Science: Vales & Swales

  • Share
  • Read Later

(2 of 2)

¶ In Sydney, Australia, where hospital inmates were kept awake at night by barking dogs, the dogs were silenced by severing their vocal chords. One E. G. Pryce, returning from Russia, declared that Soviet scientists have bred a barkless dog by crossing a Siberian wolfhound with an Australian dingo.

¶ By radiating his poultry pen with ultraviolet light, a farmer near Niles Center, Ill., raised chickens whose flesh was all white meat.
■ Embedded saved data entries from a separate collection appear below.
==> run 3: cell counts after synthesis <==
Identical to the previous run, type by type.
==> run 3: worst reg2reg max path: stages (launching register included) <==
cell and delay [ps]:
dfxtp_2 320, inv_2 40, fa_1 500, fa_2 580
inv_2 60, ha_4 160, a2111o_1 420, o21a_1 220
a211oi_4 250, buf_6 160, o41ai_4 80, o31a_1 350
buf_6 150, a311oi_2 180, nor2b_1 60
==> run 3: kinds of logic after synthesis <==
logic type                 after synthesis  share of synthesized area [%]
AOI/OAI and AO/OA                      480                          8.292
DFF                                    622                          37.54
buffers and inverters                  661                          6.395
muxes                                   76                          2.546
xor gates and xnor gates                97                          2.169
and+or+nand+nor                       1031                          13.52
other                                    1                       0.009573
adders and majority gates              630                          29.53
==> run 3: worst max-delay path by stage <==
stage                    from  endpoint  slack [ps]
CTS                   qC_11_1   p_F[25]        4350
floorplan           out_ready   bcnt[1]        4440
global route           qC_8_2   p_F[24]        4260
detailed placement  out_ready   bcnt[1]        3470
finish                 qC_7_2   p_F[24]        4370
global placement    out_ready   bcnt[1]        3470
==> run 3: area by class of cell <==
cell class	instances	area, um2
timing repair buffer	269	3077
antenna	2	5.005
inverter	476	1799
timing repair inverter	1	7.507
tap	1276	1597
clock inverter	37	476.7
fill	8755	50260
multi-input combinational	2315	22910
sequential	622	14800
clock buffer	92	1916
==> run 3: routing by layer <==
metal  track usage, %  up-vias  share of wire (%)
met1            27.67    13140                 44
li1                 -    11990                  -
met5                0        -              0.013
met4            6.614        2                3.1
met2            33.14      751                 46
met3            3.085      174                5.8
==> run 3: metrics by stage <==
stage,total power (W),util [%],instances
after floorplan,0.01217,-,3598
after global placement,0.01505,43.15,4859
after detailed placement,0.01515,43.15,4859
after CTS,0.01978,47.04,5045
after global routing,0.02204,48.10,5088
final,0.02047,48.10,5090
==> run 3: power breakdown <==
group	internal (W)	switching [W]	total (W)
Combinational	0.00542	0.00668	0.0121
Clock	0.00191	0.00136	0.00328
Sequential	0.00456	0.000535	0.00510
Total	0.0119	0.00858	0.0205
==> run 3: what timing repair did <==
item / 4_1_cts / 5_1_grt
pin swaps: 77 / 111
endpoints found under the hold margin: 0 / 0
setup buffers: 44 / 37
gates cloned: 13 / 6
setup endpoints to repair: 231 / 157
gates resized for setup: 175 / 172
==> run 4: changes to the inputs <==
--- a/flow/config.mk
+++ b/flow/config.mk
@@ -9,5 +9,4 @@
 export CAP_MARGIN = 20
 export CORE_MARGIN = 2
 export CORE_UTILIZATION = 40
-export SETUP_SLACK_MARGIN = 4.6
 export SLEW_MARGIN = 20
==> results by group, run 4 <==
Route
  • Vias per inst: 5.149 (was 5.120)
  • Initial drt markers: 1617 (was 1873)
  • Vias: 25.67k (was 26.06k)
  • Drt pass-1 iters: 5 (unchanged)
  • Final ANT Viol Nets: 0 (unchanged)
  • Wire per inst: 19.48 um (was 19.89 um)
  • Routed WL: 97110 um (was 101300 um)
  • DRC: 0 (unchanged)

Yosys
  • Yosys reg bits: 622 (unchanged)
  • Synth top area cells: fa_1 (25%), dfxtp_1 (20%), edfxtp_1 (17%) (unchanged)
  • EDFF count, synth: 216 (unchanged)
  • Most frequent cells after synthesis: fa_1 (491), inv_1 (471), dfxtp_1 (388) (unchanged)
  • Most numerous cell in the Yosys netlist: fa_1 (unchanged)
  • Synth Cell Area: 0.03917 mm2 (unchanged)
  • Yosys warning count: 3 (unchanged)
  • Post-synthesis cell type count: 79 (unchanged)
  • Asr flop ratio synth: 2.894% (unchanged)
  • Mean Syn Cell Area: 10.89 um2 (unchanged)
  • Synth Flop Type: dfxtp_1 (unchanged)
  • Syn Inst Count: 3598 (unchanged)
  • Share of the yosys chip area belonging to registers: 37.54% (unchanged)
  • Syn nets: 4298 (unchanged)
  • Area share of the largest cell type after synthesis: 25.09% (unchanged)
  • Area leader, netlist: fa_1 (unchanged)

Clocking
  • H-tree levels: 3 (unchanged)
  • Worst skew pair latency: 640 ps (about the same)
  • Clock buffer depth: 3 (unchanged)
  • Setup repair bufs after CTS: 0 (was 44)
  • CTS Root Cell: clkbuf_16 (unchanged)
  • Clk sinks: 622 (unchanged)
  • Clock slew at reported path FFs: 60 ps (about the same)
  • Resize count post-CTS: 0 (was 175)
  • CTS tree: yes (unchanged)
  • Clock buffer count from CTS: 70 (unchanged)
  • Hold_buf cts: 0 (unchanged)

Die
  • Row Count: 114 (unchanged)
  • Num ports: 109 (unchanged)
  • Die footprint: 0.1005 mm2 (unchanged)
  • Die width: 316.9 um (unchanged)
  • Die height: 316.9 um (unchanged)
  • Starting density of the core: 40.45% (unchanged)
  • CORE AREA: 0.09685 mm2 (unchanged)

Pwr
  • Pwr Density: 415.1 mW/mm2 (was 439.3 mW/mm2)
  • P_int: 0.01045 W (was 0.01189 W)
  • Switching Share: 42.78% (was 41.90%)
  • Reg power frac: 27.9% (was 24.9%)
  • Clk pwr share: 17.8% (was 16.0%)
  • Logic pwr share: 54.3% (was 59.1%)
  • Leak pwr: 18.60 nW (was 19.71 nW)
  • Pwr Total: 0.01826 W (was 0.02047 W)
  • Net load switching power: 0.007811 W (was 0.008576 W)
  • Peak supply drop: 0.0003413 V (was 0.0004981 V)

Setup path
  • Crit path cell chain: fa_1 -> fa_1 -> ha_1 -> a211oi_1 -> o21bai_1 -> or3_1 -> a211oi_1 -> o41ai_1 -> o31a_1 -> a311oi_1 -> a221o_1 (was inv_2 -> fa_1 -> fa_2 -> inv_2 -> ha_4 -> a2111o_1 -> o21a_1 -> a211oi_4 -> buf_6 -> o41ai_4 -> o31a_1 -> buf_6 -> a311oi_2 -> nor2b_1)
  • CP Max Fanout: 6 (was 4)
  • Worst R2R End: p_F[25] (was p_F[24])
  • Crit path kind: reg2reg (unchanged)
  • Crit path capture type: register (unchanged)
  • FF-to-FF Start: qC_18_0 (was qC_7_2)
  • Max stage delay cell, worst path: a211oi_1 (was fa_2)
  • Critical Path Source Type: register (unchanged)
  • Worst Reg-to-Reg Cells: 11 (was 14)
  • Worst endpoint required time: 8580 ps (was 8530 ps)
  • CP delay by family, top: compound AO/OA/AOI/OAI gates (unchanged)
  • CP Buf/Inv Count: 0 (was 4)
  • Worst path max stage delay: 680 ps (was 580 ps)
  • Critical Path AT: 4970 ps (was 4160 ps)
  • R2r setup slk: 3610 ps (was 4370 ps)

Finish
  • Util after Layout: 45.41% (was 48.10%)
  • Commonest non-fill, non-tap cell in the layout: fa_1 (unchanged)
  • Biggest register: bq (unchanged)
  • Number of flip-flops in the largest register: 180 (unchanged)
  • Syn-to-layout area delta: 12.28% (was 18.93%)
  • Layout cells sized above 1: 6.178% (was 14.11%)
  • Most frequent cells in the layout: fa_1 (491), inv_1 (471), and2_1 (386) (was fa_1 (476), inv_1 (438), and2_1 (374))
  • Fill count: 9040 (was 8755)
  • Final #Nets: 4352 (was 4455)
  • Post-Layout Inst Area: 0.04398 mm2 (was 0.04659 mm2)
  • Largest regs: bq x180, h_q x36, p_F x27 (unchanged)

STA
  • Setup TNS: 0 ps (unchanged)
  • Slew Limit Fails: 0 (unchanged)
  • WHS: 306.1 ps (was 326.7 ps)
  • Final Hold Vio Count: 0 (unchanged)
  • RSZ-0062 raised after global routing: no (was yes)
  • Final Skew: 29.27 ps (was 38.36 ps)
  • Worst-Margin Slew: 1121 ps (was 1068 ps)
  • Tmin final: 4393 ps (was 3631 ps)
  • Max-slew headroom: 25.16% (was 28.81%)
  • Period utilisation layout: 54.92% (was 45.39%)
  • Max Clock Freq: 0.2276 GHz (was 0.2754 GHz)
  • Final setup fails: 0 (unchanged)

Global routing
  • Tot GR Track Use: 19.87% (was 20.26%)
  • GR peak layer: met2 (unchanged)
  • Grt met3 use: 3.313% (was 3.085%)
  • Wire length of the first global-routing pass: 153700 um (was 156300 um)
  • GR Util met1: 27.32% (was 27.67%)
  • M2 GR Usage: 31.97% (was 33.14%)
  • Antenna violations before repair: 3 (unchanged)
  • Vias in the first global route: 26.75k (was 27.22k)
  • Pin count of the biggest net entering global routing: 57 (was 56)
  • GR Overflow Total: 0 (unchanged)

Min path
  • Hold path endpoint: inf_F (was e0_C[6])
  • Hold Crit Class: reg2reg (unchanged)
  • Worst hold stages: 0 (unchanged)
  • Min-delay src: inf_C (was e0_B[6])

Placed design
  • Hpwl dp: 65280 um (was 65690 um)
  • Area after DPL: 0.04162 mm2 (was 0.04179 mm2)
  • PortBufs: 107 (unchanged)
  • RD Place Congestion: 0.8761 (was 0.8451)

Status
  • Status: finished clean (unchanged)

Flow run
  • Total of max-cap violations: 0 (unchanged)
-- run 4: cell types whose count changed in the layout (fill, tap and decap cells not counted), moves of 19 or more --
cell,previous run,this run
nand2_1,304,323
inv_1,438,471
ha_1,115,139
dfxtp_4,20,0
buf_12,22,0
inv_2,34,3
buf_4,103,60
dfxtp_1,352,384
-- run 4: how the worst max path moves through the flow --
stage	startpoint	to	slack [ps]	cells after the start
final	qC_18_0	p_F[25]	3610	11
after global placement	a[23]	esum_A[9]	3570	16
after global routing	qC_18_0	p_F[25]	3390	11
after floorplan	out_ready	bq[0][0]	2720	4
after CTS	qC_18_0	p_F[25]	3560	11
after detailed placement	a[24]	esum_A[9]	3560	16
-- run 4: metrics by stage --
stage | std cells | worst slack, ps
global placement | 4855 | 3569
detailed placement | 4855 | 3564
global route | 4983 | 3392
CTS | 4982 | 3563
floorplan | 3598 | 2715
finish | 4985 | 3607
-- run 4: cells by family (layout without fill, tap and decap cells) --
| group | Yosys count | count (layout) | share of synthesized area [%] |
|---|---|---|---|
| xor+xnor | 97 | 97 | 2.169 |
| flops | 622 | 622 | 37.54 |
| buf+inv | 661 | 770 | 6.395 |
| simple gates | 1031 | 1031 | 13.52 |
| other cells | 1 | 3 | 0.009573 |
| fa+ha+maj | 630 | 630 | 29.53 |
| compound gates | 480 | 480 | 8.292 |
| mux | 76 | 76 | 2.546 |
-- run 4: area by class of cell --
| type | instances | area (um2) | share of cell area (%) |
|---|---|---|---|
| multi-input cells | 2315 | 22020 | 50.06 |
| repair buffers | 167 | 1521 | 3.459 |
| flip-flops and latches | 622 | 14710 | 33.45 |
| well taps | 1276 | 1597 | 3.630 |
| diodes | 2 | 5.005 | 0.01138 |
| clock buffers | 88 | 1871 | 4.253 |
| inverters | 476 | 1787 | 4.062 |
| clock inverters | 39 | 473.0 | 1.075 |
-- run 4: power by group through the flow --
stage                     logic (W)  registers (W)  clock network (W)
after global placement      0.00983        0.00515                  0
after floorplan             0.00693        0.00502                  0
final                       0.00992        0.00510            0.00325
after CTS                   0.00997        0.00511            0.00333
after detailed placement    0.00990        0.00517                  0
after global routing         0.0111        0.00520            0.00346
¶ Sir Frederick Hobday of the Wye Agricultural College, Ashford, Kent, found that the spread of foot-rot among British sheep was checked by shoeing the sheep with tight-fitting rubber boots.

¶ Shown at London's International Inventors' Exhibition were shoes with collapsible 18-inch stilts folding into the soles, for short persons who wish to see over the heads of a crowd at a parade; a breakfast eggcup adjustable for large or small eggs; an electrically lighted dog harness to prevent dogs from being struck by automobiles at night.

¶A South African named R. H. Harris offered to the British Government the patent rights on his method for exterminating the tsetse fly. The device consists of a dummy bullock with an electric light shining through a hole in its side. When the fly approaches to bite the bullock, it is attracted by the light, enters the dummy, cannot get out.

¶The American Bituminous Coal Merchants Association announced lump coal wrapped in Cellophane, to keep cellars clean and enable housewives to put coal into furnaces without soiling their hands.

¶A press agent's release from Dictograph Silent Radio Company began thus: "Tomorrow's radio has arrived and is announced today. It is the first silent radio ever introduced on the market as such."